The conversion of a spring-hateoas Resource does the following:

  • renders a spring-hateoas List<Link> in a Resource<T> in json-ld style

  • renders spring-hateoas Resources<T> as hydra:Collection

  • renders response with "@vocab" : "http://schema.org/" by default, a different @vocab can be defined on a class or package using @Vocab.

  • supports vocabularies in addition to the default vocabulary via terms in the @context. Use @Term in conjunction with @Terms on a class or package for this.

  • renders @type based on the Java class name by default, a vocabulary class can be produced instead using @Expose on the Java class.

  • renders attributes assuming that the attribute name is a property in the default vocab defined by @vocab. In other words, it renders an offers member as "offers" on a json-ld object with a context defining "@vocab" : "http://schema.org", so that you end up with "http://schema.org/offers" as linked data name for your offers member. To map a custom attribute name such as foo to an existing property in the default vocab or other vocabs use @Expose on the attribute and a term will be created in @context which maps your attribute to the vocab property you set as value of @Expose.

  • renders Java enums assuming that an enum value name is an enumerated value defined by the default vocab. In json-ld it is not only possible to have attribute names, but also attribute values that have linked data names. The idiom to express that is "@type" : "@vocab". An example of this is OnSitePickup, which is an enum value for the property availableDeliveryMethod. If your Java enum value is ON_SITE_PICKUP, it matches the vocab value of OnSitePickup. It will be rendered as ON_SITE_PICKUP and hydra-java will add the necessary definition to the context which makes it clear that ON_SITE_PICKUP is actually http://schema.org/OnSitePickup. If your Java enum value has a different name than the vocab value, use @Expose on the enum value to get a correct representation in the context. Note that you can also expose an enum value from a different vocabulary such as GoodRelations, see below.

As a short demonstration consider the following example for @Expose and @Term.

The example shows a Java enum named `BusinessFunctionˋ whose enum values are exposed as values from GoodRelations.
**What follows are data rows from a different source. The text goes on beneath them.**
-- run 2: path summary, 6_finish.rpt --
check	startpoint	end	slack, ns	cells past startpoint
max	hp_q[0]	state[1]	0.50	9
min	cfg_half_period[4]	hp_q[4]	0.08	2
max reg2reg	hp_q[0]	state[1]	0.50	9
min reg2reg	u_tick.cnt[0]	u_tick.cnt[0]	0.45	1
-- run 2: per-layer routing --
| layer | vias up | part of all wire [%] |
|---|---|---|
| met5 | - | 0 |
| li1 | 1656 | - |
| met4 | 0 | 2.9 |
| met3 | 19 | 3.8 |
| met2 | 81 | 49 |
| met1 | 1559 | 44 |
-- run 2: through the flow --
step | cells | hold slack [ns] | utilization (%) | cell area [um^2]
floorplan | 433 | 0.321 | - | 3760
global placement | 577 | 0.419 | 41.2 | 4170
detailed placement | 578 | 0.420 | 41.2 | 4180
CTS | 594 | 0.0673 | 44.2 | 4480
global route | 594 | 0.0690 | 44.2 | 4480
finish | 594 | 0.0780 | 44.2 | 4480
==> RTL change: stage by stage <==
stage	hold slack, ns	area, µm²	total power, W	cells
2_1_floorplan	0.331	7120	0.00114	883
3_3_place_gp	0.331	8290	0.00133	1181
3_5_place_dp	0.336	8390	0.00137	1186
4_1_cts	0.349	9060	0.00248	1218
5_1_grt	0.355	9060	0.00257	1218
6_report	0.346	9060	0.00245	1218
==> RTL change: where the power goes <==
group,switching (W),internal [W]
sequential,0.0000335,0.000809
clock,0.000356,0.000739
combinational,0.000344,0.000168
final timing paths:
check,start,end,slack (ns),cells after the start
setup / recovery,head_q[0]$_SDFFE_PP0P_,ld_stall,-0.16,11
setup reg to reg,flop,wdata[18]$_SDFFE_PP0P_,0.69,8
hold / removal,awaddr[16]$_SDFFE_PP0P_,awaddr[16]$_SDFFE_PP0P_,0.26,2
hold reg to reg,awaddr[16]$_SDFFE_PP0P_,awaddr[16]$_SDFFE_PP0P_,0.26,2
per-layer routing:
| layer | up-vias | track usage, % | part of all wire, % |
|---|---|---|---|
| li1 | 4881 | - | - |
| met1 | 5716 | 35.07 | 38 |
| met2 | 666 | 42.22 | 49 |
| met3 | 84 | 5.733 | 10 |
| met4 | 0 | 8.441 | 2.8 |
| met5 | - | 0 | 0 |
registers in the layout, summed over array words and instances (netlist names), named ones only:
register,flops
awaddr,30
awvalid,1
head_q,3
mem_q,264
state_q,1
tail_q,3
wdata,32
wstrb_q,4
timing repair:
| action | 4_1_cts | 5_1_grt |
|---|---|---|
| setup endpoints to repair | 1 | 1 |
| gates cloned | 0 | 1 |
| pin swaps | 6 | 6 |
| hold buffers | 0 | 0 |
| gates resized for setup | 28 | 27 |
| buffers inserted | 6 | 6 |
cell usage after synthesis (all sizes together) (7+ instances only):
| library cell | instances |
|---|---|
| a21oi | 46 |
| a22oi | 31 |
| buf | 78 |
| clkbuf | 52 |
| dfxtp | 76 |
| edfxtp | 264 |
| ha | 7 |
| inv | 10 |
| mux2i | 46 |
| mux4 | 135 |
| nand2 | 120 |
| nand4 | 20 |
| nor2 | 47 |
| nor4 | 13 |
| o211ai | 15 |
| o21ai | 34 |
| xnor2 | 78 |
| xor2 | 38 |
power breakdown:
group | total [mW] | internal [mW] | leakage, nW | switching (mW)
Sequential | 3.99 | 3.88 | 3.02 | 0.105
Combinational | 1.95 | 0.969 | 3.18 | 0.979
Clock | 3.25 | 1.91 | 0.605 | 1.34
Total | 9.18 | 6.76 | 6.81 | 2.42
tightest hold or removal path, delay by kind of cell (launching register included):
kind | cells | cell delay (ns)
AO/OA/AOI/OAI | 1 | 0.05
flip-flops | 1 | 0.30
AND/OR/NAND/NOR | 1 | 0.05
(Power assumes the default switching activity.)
**config.mk**
```make
export PLATFORM = sky130hd
export DESIGN_NAME = mxv_seq_ctrl_flat
export DESIGN_NICKNAME = d
export VERILOG_FILES = /design/src/rtl/mxv_seq_ctrl_if.sv /design/src/rtl/mxv_seq_ctrl.sv /design/src/flat_wrapper.sv
export SDC_FILE = /design/constraint.sdc
export NUM_CORES = 2
export LEC_CHECK = 0
export CAP_MARGIN = 10
export CORE_UTILIZATION = 60
export CTS_CLUSTER_SIZE = 30
export DETAILED_ROUTE_END_ITERATION = 16
export PLACE_DENSITY_LB_ADDON = 0.05
export SETUP_SLACK_MARGIN = 0.05
export SLEW_MARGIN = 25
export SYNTH_ARGS = -nofsm -noshare
export SYNTH_HDL_FRONTEND = slang
export SYNTH_SLANG_ARGS = --single-unit
```
**constraint.sdc**
```tcl
create_clock -name clk -period 10.1 [get_ports clk]
set_clock_uncertainty 0.1 [all_clocks]
set_input_delay 1.01 -clock clk [delete_from_list [all_inputs] [get_ports clk]]
set_output_delay 1.01 -clock clk [all_outputs]
set_load 0.03 [all_outputs]
```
The enum appears on an Offer object with a GoodRelations term:

    enum BusinessFunction {
        @Expose("gr:LeaseOut")
        RENT,
        @Expose("gr:Sell")
        FOR_SALE,
        @Expose("gr:Buy")
        BUY
    }

    @Term(define = "gr", as = "http://purl.org/goodrelations/v1#")
    class Offer {
        public BusinessFunction businessFunction;
        ...
    }

The json-ld output written by hydra-java makes the GoodRelations url known under the shorthand gr, says that the businessFunction property contains values defined by a vocabulary and maps the Java enum value RENT to its linked data name "gr:LeaseOut".

{
    "@context": {
      "@vocab": "http://schema.org/"
      "gr": "http://purl.org/goodrelations/v1#",
      "businessFunction": {"@type": "@vocab"},
      "RENT": "gr:LeaseOut",
    },
    "@type": "Offer",
    "businessFunction": "RENT"
}

Maven Support

These are the maven coordinates for hydra-spring:

<dependency>
  <groupId>de.escalon.hypermedia</groupId>
  <artifactId>hydra-spring</artifactId>
  <version>0.1.0</version>
</dependency>

Vocabularies

What if schema.org is not sufficient? On Linked Open Vocabularies you can search for terms in other vocabularies. Another option is to propose an addition to schema.org.

If you are unsure which vocab to use, ask on the hydra mailing list.

Acknowledgements

I would like to thank Mike Amundsen, Stu Charlton, Jon Moore, Jørn Wildt, Mike Kelly, Markus Lanthaler, Gregg Kellog and Manu Sporny for their inspiration and for valuable comments along the way. Also thanks to Oliver Gierke who has been accepting some of my pull requests to spring-hateoas.